BEGIN

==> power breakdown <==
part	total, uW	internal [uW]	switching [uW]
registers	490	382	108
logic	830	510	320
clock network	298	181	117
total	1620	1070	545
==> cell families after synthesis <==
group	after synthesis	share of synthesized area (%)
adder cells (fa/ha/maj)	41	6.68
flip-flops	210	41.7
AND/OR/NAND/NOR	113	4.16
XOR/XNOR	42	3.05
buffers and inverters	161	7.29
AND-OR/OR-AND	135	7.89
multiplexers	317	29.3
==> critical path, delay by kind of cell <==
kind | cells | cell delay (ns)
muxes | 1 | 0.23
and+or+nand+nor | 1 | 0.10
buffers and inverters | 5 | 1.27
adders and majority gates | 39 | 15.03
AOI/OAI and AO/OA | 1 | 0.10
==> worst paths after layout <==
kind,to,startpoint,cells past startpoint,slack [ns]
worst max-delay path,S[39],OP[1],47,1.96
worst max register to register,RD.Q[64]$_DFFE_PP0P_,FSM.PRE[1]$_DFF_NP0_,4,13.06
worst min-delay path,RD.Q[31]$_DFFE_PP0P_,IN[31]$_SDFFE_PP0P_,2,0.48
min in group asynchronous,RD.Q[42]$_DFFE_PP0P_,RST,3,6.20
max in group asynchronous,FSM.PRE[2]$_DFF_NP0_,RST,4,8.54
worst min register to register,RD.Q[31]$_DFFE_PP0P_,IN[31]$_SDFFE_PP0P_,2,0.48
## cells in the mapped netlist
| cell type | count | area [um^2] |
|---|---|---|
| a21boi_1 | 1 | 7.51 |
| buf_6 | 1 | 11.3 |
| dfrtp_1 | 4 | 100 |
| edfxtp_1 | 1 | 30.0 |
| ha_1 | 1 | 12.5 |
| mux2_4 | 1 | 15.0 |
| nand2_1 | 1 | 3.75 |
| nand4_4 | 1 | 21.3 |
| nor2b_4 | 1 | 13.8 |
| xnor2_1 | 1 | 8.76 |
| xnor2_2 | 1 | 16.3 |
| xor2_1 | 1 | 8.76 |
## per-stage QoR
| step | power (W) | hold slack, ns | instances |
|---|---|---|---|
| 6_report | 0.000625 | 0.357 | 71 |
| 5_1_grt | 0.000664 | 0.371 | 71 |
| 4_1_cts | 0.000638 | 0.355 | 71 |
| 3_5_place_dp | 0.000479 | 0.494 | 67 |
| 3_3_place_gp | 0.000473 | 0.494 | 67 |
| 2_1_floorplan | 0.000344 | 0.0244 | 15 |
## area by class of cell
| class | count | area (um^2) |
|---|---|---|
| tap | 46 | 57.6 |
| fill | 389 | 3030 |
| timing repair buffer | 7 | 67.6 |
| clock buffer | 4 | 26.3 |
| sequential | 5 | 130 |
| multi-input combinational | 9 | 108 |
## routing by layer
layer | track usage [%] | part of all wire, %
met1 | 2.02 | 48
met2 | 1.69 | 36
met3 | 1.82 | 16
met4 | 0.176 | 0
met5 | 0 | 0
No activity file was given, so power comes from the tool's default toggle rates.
**run.sh**
```bash
#!/bin/bash
# OpenROAD 26Q1-2900-gdf79404cd8, Yosys 0.63+post, stock flow scripts
make -C /OpenROAD-flow-scripts/flow DESIGN_CONFIG=/design/flow/config.mk WORK_HOME=/design/flow/orfs finish
```
**config.mk**
```make
export PLATFORM = sky130hd
export DESIGN_NAME = FloatingPointMAC
export DESIGN_NICKNAME = FloatingPointMAC
export VERILOG_FILES = /design/flow/design.v
export SDC_FILE = /design/flow/constraint.sdc
export NUM_CORES = 4
export LEC_CHECK = 1
export CORE_AREA = 10 10 105 105
export DIE_AREA = 0 0 115 115
```
**constraint.sdc**
```tcl
current_design FloatingPointMAC

set clk_period 4.5
set clk_io_pct 0.2

create_clock -name clk0 -period $clk_period [get_ports {Clock}]

set non_clock_inputs [all_inputs -no_clocks]
set_input_delay [expr $clk_period * $clk_io_pct] -clock clk0 $non_clock_inputs
set_output_delay [expr $clk_period * $clk_io_pct] -clock clk0 [all_outputs]
```
**design.v**
```verilog
module FloatingPointMAC(
input Reset,
input Clock, 
input [3:0] RowIn, 
output [3:0] ColOut,  
output reg [3:0] seg, 
output reg KeyRdy, 
input KeyRd,
output reg [7:0] disp0,disp1,disp2,disp3,disp4,disp5,
output reg [8:0] led,
output reg [3:0] lcdout,
input nxtstbutton,
input press,
output reg [2:0] led_pin
);
reg [15:0] prod1 , prod2 , prod3; 
parameter Scan=3'b000, CalculateKeypad=3'b001, Analyze=3'b010, WaitForRead=3'b011; 
parameter WaitForButton=3'b100,Multiply=3'b101;
reg [1:0]showoutput;
reg [1:0] sp;
reg [3:0] State;
reg [15:0] Data;
reg [3:0] Col;
reg [3:0] Sum;
reg waitbit;
reg [2:0] counter;
reg [1:0]inputno;
reg [2:0] index;
reg [15:0]data_reg;
reg [15:0]weight_reg;
assign ColOut[0] = Col[0] ? 1'bz : 1'b0; 
assign ColOut[1] = Col[1] ? 1'bz : 1'b0; 
assign ColOut[2] = Col[2] ? 1'bz : 1'b0; 
assign ColOut[3] = Col[3] ? 1'bz : 1'b0;
reg [31:0] clkcnt;
reg clk_out; 
reg Cs_b;
reg We_b;
reg Oe_b;
reg[7:0] Address;
wire [7:0] IO;
reg [3:0] Ard_in;
reg[15:0] inp1,display_input, display_input1,display_input2,display_input3;
reg[15:0] inp2;
wire[15:0] out;
wire underflow;
wire overflow;
wire [7:0] d0,d1,d2,d3;
wire slow_clk;
reg[15:0] arr[9];
reg[15:0] val;
reg enable = 1;
 always@(*)begin
  disp0 = d0;
  disp1 = d1;
  disp2 = d2;
  disp3 = d3;
 end
clock_div1 c1(Clock,slow_clk);
segdisplay SD(display_input,d0,d1,d2,d3);
reg [3:0] i=0;
initial begin
	val 	 =  16'hF9B7;
	arr[0]=   16'hB78E;
	arr[1] =  16'hB78E;
	arr[2] =  16'hB78E;
	arr[3] =  16'hB78E;
	arr[4] =  16'hB78E;
	arr[5] =  16'hB78E;
	arr[6] =  16'hB78E;
	arr[7] =  16'hB78E;
	arr[8] =  16'hB78E;
end
and(ao,slow_clk,enable);
always @(posedge ao) begin
		disp4 <= 8'b11111111;
		disp5 <= 8'b11111111;
		display_input <= val;
		led[8] = 1'b1;
      led[7] = 1'b1;
		if(press==1'b1) begin
		display_input <= arr[i];
		i = i+1;
		if(i==9)
		enable =0;
		end
end
endmodule
module clock_div1(input Clk, output reg SlowClock);
parameter clock_threshold = 50000000;
reg [27:0] clk_counter;
always @(posedge Clk ) begin 
   if (clk_counter == clock_threshold) 
	begin 
			clk_counter <= 0;
			SlowClock <= ~SlowClock; 
	end
		else 
					clk_counter <= clk_counter+1;
		end
endmodule
module segdisplay(number,d0,d1,d2,d3);
input [15:0]number;
output reg [7:0]d0,d1,d2,d3;
always @(*) begin
case(number[3:0])
	4'd0 :   d0 <= 8'hC0;
	4'd1 :   d0 <= 8'hF9;
	4'd2 :   d0 <= 8'hA4;
	4'd3 :   d0 <= 8'hB0;
	4'd4 :   d0 <= 8'h99;
	4'd5 :   d0 <= 8'h92;
	4'd6 :   d0 <= 8'h82;
	4'd7 :   d0 <= 8'hF8;
	4'd8 :   d0 <= 8'h80;
	4'd9 :   d0 <= 8'h90;
	4'd10 :   d0 <= 8'h88;
	4'd11 :   d0 <= 8'h83;
	4'd12 :   d0 <= 8'hC6;
	4'd13 :   d0 <= 8'hA1;
	4'd14 :   d0 <= 8'h86;
	4'd15 :   d0 <= 8'h8E;
   default : d0 <= 8'h00;
	endcase 
case(number[7:4])
	4'd0 :   d1 <= 8'hC0;
	4'd1 :   d1 <= 8'hF9;
	4'd2 :   d1 <= 8'hA4;
	4'd3 :   d1 <= 8'hB0;
	4'd4 :   d1 <= 8'h99;
	4'd5 :   d1 <= 8'h92;
	4'd6 :   d1 <= 8'h82;
	4'd7 :   d1 <= 8'hF8;
	4'd8 :   d1 <= 8'h80;
	4'd9 :   d1 <= 8'h90;
	4'd10 :   d1 <= 8'h88;
	4'd11 :   d1 <= 8'h83;
	4'd12 :   d1 <= 8'hC6;
	4'd13 :   d1 <= 8'hA1;
	4'd14 :   d1 <= 8'h86;
	4'd15 :   d1 <= 8'h8E;
   default : d1 <= 8'h00;
	endcase 
case(number[11:8])
	4'd0 :   d2 <= 8'hC0;
	4'd1 :   d2 <= 8'hF9;
	4'd2 :   d2 <= 8'hA4;
	4'd3 :   d2 <= 8'hB0;
	4'd4 :   d2 <= 8'h99;
	4'd5 :   d2 <= 8'h92;
	4'd6 :   d2 <= 8'h82;
	4'd7 :   d2 <= 8'hF8;
	4'd8 :   d2 <= 8'h80;
	4'd9 :   d2 <= 8'h90;
	4'd10 :   d2 <= 8'h88;
	4'd11 :   d2 <= 8'h83;
	4'd12 :   d2 <= 8'hC6;
	4'd13 :   d2 <= 8'hA1;
	4'd14 :   d2 <= 8'h86;
	4'd15 :   d2 <= 8'h8E;
   default : d2 <= 8'h00;
	endcase 
case(number[15:12])
	4'd0 :   d3 <= 8'hC0;
	4'd1 :   d3 <= 8'hF9;
	4'd2 :   d3 <= 8'hA4;
	4'd3 :   d3 <= 8'hB0;
	4'd4 :   d3 <= 8'h99;
	4'd5 :   d3 <= 8'h92;
	4'd6 :   d3 <= 8'h82;
	4'd7 :   d3 <= 8'hF8;
	4'd8 :   d3 <= 8'h80;
	4'd9 :   d3 <= 8'h90;
	4'd10 :   d3 <= 8'h88;
	4'd11 :   d3 <= 8'h83;
	4'd12 :   d3 <= 8'hC6;
	4'd13 :   d3 <= 8'hA1;
	4'd14 :   d3 <= 8'h86;
	4'd15 :   d3 <= 8'h8E;
   default : d3 <= 8'h00;
	endcase 
end	
endmodule
```
==> flow_metrics.py <==
# Synthesis and PnR figures
metrics = {
    "outcome": {
        "status": "completed",
    },
    "final_timing": {
        "finalCritPeriodShare_pct": 41.8,
        "final_max_slew_viol_count": 0,
        "finClkSkew_ns": 0.00771,
        "period_needed_ns": 1.88,
        "tns_ns": 0,
        "rsz0062_at_grt": "false",
        "worst_slack_ns": 2.62,
        "final-setup-viol-count": 0,
        "fmax_mhz": 531,
        "finalHoldViolCount": 0,
        "unclocked_pins": 12,
        "untimed_endpoints": 32,
    },
    "layout": {
        "finalNonFillerCells": 355,
        "drive_above_1_share_pct": 6.48,
        "lay_top_count": "conb_1",
        "syn2layout_area_growth_pct": 4.49,
        "lay_top_cells": "58 x conb_1, 35 x dfxtp_1, 20 x clkdlybuf4s50_1",
    },
    "critical_path": {
        "rr_worst_depth": 6,
        "start_kind": "register",
        "reg2reg_from": "c1.clk_counter[0]$_SDFF_PN0_",
        "critPathSlowestCell": "dfxtp_1",
        "cp-end-kind": "register",
        "worstReg2RegEnd": "c1.SlowClock$_DFFE_PN_",
        "worstPathRequired_ns": 4.49,
        "crit_chain": "inv_1, ha_1, nor4b_1, nand4_1, nor2_1, buf_4",
        "ff2ff_setup_slack_ns": 2.62,
        "critPathMaxStageDelay_ns": 0.34,
        "path_buffers": 2,
        "crit_path_max_fanout": 10,
        "crit_arrival_ns": 1.87,
        "crit_type": "register to register",
        "cpLargestDelayFamily": "simple AND/OR/NAND/NOR gates",
    },
    "detailed_routing": {
        "postRouteWirelength_mm": 3.71,
        "first_pass_iters": 4,
        "antenna-diode-count": 0,
        "post_drt_wl_per_cell_um": 10.4,
        "viasPerCell": 3.88,
        "ant_nets": 0,
        "vias": 1378,
        "drtIter0Drc": 54,
        "drc": 0,
    },
    "grt": {
        "grt_pass1_wl_mm": 6.01,
        "grt_usage_pct": 5.20,
        "antenna_found_initial": 0,
        "grt_max_degree": 15,
        "grt_pass1_vias": 1329,
        "grt_overflow": 0,
    },
    "pwr": {
        "leakage_nw": 0.993,
        "fin_total_pwr_mw": 0.498,
        "vdd_drop_max_uv": 199,
        "powerDensity_nw_per_um2": 214,
    },
    "place": {
        "numPlacedInstances": 347,
        "dpl_worst_slack_ns": 2.60,
        "io_buffers": 20,
        "dp_hpwl_mm": 2.92,
        "place.gp.congestion": 0.795,
    },
    "yosys": {
        "ys_cells": 235,
        "synth_area_um2": 2230,
        "top_cells_by_area": "dfxtp_1 31%, buf_4 22%, edfxtp_1 8.1%, xnor2_1 3.5%, xor2_1 3.5%",
        "ys_ff": 41,
        "synth_seq_share_pct": 39.5,
        "synth_top_area_share_pct": 31.4,
        "yosys_area_um2": 2230,
        "synthCells": 235,
        "synth.distinct_cells": 35,
        "synth_top_cell_by_area": "dfxtp_1",
        "syn_avg_cell_area_um2": 9.48,
        "yosys_warnings": 31,
    },
    "floorplan": {
        "dieArea_um2": 13200,
        "die-height_um": 115,
        "rows": 34,
        "fp_util_pct": 25.4,
        "core_area_um2": 8760,
        "pin_count": 82,
        "die_w_um": 115,
    },
    "min_path": {
        "hold_depth": 1,
        "min_to": "c1.clk_counter[27]$_SDFF_PN0_",
        "hp-start": "c1.clk_counter[27]$_SDFF_PN0_",
        "hp-class": "register to register",
    },
    "clock_tree": {
        "postCtsSetupBuffers": 0,
        "cts.repair.resized": 0,
        "htreeDepth": 2,
        "cts_tree": "built",
        "cts.hold.buffers_added": 0,
        "clkLatencyLatePin_ns": 0.28,
        "cts.reportedPaths.clkPinSlew_ns": 0.06,
        "clk_path_buf_depth": 2,
        "cts_made_buffers": 5,
        "clockRootBuffer": "clkbuf_8",
    },
    "run": {
        "maxCapViolCount": 0,
        "warnings": 34,
    },
}
## layout make-up
type | count | area (um2)
clock buffers | 7 | 96.3
clock inverters | 1 | 5.00
repair buffers | 21 | 208
multi-input cells | 169 | 973
inverters | 8 | 30.0
well taps | 108 | 135
fillers | 931 | 6430
flip-flops and latches | 41 | 881
[/design/flow/config.mk]
export PLATFORM = sky130hd
export DESIGN_NAME = control
export DESIGN_NICKNAME = control
export VERILOG_FILES = /design/flow/design.v
export SDC_FILE = /design/flow/constraint.sdc
export NUM_CORES = 4
export LEC_CHECK = 1
export CORE_UTILIZATION = 40
[/design/flow/constraint.sdc]
current_design control

set clk_period 32.3
set clk_io_pct 0.2

create_clock -name clk0 -period $clk_period

set non_clock_inputs [all_inputs -no_clocks]
set_input_delay [expr $clk_period * $clk_io_pct] -clock clk0 $non_clock_inputs
set_output_delay [expr $clk_period * $clk_io_pct] -clock clk0 [all_outputs]
[/design/flow/design.v]
module sign_bit(
output wire sign,
input wire[15:0] in1,
input wire[15:0] in2
);
xor(sign,in1[15],in2[15]);
endmodule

END

Task requirements — Looking back over the data above, restate word for word the lines that begin at the line with "synthesized area (%)" and end at the line with "adders and majority gates | 39 | 15.03", inclusive.

Result of this exercise —
group	after synthesis	share of synthesized area (%)
adder cells (fa/ha/maj)	41	6.68
flip-flops	210	41.7
AND/OR/NAND/NOR	113	4.16
XOR/XNOR	42	3.05
buffers and inverters	161	7.29
AND-OR/OR-AND	135	7.89
multiplexers	317	29.3
==> critical path, delay by kind of cell <==
kind | cells | cell delay (ns)
muxes | 1 | 0.23
and+or+nand+nor | 1 | 0.10
buffers and inverters | 5 | 1.27
adders and majority gates | 39 | 15.03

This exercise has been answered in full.